Saved entries
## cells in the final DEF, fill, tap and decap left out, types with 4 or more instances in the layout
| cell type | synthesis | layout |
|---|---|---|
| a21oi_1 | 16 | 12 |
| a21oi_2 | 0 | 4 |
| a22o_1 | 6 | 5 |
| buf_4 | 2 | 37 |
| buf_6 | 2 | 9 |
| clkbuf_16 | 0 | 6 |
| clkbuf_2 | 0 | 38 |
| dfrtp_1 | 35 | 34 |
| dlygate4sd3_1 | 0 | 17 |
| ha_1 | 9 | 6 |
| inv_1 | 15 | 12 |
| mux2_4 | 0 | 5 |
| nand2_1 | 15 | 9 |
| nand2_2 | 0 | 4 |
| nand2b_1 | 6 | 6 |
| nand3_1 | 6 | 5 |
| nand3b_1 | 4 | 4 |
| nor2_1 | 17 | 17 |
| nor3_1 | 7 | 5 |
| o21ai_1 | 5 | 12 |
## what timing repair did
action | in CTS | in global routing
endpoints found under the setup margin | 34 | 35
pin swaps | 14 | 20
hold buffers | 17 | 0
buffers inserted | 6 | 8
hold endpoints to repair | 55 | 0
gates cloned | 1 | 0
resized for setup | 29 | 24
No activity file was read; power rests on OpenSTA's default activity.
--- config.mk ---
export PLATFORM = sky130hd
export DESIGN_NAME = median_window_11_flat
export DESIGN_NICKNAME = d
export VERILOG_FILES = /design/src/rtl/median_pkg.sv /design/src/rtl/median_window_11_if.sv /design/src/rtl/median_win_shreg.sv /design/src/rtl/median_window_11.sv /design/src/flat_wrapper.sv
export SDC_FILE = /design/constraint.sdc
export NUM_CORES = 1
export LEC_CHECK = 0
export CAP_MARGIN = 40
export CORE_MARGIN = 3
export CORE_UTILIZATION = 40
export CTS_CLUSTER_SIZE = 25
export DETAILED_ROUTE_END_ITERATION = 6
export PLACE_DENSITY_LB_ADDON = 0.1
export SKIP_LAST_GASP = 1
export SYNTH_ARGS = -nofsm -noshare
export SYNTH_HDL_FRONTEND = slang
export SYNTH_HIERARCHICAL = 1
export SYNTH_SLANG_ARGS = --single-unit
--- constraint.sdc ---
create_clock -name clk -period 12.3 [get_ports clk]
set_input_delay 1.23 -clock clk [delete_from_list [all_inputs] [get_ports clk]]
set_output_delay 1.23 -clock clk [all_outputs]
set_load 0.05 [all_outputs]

==

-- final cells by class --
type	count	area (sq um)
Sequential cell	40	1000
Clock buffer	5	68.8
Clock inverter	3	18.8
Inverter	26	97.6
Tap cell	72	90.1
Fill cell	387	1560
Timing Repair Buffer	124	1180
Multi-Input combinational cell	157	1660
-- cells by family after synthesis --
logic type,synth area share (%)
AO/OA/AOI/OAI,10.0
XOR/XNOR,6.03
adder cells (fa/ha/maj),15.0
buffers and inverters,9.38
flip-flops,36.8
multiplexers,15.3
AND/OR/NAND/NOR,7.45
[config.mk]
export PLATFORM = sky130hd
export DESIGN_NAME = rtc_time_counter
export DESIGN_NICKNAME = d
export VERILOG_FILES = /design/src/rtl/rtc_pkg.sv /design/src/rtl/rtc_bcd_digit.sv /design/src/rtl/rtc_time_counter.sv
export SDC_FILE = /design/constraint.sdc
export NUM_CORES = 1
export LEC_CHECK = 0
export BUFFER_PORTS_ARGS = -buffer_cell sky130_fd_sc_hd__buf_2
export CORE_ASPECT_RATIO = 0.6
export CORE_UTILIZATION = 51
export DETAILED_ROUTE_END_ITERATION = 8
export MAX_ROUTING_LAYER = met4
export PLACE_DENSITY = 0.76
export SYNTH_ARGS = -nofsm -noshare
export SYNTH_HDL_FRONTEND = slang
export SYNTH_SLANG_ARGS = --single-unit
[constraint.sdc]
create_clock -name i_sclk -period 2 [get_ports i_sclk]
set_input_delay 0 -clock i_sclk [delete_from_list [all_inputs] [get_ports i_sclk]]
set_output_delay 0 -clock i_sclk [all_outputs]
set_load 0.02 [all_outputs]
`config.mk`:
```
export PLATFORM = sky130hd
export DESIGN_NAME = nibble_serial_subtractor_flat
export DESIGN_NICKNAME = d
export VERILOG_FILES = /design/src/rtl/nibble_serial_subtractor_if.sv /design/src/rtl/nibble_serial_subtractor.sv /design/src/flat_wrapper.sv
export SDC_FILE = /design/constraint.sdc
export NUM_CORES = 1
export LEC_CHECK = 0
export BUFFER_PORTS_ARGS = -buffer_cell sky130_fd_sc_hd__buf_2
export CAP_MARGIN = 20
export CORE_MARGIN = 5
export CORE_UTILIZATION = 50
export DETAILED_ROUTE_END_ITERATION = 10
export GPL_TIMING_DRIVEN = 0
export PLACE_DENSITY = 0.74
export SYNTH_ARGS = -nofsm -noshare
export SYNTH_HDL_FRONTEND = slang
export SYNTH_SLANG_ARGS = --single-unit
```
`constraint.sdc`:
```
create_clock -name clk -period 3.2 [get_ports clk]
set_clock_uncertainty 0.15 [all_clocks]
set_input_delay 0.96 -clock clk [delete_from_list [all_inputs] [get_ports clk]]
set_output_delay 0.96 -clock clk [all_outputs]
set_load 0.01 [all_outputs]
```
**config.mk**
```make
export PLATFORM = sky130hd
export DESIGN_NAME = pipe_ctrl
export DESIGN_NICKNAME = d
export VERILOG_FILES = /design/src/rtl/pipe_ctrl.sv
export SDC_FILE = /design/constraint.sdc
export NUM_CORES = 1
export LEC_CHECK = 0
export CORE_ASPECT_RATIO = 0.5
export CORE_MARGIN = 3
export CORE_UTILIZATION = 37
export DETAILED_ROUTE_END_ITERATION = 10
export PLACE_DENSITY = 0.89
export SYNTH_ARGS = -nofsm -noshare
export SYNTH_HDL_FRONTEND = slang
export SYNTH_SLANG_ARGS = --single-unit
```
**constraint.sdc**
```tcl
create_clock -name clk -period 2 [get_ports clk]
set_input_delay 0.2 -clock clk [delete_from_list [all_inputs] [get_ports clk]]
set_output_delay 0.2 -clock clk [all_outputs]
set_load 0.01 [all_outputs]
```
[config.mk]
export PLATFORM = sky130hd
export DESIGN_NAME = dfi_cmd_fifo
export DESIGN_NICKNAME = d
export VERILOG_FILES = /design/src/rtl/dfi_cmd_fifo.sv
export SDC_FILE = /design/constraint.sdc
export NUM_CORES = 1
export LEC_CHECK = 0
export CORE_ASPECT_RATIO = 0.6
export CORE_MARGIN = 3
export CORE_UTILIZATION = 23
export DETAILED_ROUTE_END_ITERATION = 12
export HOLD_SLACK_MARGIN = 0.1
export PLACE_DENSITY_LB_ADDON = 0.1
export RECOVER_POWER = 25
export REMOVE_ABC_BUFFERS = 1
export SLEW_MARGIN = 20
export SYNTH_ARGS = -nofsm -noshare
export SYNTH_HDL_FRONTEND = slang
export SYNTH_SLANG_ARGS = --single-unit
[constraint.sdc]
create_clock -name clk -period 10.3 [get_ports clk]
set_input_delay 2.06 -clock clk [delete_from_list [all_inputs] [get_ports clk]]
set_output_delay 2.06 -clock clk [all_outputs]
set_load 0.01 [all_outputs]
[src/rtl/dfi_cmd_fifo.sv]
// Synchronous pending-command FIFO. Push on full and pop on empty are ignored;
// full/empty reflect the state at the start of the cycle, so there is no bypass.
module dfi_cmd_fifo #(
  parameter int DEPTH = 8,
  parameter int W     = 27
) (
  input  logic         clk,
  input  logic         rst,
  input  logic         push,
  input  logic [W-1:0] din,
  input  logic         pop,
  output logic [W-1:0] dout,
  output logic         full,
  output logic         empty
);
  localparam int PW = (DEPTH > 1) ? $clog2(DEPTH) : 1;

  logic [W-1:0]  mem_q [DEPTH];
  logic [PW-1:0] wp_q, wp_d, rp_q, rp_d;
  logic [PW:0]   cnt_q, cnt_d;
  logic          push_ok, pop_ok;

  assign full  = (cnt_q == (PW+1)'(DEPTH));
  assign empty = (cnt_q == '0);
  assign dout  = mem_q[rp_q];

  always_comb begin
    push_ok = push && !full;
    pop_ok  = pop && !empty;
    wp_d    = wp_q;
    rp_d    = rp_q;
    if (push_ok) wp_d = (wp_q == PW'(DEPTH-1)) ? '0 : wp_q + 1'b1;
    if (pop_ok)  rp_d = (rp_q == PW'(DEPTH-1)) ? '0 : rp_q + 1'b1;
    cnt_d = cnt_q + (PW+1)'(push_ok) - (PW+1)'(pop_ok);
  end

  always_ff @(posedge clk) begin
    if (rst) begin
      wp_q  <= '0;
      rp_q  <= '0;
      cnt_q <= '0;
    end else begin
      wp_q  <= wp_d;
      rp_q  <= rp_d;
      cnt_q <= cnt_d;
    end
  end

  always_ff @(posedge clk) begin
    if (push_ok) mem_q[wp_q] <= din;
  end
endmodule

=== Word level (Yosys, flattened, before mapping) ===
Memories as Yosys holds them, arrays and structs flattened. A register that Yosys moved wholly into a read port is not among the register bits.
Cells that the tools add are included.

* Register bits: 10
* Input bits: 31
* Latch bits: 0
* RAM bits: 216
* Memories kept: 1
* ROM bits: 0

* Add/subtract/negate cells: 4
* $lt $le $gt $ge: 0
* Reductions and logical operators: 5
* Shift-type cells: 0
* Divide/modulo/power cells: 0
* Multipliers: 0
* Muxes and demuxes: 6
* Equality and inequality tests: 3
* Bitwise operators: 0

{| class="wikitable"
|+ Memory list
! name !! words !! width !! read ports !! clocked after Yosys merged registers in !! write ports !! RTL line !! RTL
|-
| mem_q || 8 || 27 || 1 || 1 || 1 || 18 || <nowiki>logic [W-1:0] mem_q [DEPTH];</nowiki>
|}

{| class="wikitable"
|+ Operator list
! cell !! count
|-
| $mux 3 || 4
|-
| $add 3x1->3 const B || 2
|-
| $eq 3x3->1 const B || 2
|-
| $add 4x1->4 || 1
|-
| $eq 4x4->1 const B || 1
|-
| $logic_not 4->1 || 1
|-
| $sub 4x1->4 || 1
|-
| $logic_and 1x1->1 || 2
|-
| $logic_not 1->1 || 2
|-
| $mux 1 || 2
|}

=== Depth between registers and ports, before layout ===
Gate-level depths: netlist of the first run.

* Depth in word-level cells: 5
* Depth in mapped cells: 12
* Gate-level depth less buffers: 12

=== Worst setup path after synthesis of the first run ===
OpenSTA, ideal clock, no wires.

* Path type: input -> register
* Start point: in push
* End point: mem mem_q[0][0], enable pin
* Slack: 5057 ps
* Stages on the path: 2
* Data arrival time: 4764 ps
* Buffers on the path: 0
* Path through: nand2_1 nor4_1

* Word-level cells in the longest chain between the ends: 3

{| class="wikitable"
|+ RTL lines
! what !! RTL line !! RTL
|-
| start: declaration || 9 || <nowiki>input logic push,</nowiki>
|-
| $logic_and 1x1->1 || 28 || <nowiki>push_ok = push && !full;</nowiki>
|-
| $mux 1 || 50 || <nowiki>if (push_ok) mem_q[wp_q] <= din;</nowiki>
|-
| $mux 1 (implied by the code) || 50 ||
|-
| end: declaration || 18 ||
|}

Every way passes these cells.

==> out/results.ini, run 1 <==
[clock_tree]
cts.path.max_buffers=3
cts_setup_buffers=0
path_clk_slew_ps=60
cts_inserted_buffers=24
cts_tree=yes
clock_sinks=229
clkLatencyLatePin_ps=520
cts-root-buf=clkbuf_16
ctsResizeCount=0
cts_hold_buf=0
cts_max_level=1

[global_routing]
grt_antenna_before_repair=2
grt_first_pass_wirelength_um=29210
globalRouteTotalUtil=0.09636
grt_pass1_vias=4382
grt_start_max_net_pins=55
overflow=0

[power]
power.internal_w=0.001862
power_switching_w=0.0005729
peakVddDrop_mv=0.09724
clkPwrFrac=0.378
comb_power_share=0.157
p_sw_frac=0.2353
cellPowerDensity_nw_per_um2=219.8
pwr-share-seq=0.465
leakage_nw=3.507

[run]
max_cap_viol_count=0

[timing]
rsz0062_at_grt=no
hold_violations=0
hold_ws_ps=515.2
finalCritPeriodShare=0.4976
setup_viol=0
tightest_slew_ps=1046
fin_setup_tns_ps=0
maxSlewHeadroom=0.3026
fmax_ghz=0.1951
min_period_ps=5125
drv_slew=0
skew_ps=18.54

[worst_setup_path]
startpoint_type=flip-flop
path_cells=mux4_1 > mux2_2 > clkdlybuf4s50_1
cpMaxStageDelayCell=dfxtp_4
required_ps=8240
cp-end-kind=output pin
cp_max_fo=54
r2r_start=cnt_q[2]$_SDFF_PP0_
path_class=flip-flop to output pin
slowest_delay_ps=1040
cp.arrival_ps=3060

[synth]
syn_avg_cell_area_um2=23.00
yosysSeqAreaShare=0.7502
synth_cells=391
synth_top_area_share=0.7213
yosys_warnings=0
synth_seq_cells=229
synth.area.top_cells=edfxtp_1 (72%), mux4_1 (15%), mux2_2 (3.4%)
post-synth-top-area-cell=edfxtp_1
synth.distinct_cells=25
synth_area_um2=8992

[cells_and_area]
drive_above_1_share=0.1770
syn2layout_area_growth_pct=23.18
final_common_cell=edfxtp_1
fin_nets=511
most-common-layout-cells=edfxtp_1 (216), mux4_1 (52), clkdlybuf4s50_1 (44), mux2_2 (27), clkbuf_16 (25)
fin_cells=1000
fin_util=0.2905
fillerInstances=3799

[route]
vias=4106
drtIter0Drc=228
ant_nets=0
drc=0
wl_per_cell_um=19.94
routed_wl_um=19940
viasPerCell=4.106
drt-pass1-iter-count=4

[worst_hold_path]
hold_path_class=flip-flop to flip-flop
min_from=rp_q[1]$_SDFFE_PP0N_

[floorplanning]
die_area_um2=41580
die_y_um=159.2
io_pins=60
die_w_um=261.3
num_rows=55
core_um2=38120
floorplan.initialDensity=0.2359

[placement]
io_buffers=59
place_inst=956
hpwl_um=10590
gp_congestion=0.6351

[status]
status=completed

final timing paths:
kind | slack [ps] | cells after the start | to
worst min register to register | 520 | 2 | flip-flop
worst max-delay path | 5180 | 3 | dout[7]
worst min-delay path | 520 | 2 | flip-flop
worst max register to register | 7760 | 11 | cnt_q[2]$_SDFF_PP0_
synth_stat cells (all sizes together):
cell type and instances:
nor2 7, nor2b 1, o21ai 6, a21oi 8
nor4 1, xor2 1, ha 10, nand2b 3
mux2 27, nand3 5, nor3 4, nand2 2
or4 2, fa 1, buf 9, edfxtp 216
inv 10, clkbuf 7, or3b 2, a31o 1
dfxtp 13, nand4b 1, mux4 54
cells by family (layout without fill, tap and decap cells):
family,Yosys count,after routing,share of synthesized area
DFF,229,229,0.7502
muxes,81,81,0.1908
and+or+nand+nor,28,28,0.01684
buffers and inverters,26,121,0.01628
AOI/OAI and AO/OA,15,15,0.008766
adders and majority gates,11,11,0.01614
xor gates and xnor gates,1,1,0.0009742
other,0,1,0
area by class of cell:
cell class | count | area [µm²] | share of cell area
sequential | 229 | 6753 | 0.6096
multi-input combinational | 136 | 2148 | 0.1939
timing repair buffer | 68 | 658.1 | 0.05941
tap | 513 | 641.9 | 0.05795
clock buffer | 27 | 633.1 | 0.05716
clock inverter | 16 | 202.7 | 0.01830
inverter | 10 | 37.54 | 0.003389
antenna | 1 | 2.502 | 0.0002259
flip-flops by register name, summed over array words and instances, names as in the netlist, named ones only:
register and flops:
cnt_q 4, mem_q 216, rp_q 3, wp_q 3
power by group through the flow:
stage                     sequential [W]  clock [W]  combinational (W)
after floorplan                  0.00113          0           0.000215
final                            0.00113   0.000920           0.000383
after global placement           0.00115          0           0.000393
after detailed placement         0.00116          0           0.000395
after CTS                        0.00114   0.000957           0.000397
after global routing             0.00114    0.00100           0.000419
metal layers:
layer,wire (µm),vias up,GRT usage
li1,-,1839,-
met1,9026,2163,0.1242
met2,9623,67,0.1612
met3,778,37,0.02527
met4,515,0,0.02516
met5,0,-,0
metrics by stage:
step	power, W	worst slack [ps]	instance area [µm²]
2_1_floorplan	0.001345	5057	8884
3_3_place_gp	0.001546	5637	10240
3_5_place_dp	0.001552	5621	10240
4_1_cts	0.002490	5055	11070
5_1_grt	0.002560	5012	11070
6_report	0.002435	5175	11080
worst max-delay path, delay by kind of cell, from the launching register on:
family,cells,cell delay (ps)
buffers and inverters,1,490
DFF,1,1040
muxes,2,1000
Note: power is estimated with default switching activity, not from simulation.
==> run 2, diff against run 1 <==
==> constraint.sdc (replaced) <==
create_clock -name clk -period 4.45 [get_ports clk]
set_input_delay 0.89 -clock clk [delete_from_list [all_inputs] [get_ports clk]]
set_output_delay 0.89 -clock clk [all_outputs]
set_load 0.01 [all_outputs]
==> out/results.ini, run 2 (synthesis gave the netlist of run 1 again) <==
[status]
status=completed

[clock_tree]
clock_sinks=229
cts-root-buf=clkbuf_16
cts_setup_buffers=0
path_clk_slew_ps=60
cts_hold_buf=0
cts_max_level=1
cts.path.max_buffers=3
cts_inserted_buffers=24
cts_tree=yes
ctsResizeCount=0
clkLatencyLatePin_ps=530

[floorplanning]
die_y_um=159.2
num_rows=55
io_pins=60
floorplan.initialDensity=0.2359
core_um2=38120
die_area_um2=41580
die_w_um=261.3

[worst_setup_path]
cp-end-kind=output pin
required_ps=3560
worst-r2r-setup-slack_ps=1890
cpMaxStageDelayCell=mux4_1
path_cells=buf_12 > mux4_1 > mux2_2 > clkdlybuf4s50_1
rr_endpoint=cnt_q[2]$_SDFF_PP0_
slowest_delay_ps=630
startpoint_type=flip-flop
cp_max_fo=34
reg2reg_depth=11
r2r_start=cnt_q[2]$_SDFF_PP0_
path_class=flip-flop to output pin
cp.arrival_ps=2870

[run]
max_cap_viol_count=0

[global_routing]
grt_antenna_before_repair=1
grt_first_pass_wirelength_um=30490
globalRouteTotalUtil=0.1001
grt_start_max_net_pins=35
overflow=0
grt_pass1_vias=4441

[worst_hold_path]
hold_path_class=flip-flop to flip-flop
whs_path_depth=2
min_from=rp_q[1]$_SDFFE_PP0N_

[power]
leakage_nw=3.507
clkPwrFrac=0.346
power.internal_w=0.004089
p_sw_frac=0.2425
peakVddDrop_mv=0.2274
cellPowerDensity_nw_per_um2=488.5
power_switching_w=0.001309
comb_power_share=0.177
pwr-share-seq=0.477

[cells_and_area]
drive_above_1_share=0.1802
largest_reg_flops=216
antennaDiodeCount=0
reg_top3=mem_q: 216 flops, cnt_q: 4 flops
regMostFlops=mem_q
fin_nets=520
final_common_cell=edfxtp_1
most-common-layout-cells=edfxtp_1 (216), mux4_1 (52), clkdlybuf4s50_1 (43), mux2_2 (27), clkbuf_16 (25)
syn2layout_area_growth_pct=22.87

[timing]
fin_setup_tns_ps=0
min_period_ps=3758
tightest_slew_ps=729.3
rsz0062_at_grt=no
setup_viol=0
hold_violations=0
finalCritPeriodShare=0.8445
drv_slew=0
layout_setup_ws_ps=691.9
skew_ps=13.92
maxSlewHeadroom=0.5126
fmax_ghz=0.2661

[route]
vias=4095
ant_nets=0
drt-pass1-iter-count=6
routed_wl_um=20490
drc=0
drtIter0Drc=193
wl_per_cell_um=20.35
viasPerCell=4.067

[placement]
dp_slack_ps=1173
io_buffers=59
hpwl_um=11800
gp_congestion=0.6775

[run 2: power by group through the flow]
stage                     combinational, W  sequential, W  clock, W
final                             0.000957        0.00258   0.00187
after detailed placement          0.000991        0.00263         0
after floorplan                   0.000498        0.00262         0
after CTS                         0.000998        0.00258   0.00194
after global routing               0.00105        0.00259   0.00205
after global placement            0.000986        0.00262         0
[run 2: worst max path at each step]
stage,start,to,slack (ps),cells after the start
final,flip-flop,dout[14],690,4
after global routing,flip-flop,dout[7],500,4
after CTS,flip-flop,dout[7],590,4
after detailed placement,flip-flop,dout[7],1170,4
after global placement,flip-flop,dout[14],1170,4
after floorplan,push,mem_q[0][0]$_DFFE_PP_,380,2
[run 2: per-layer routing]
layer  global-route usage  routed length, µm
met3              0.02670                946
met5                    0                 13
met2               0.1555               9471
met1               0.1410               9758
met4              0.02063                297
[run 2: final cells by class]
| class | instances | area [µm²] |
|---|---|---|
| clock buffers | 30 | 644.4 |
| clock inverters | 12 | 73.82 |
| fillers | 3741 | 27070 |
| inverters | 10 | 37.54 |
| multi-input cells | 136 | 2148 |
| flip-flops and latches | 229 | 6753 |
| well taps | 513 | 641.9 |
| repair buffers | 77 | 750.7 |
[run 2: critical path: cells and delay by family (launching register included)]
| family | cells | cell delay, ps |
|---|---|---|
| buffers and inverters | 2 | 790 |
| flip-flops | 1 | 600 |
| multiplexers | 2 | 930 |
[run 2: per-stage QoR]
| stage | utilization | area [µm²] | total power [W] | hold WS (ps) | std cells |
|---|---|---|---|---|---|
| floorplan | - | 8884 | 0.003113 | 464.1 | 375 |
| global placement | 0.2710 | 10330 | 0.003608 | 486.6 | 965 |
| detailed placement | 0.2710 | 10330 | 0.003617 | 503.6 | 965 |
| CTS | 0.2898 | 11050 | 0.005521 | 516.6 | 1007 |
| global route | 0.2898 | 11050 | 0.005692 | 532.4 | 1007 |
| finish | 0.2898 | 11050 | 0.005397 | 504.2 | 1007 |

*WORK TASK*:
Using the data above, return each line that includes the word "endpoints".

*TASK RESULT*:
endpoints found under the setup margin | 34 | 35
hold endpoints to repair | 55 | 0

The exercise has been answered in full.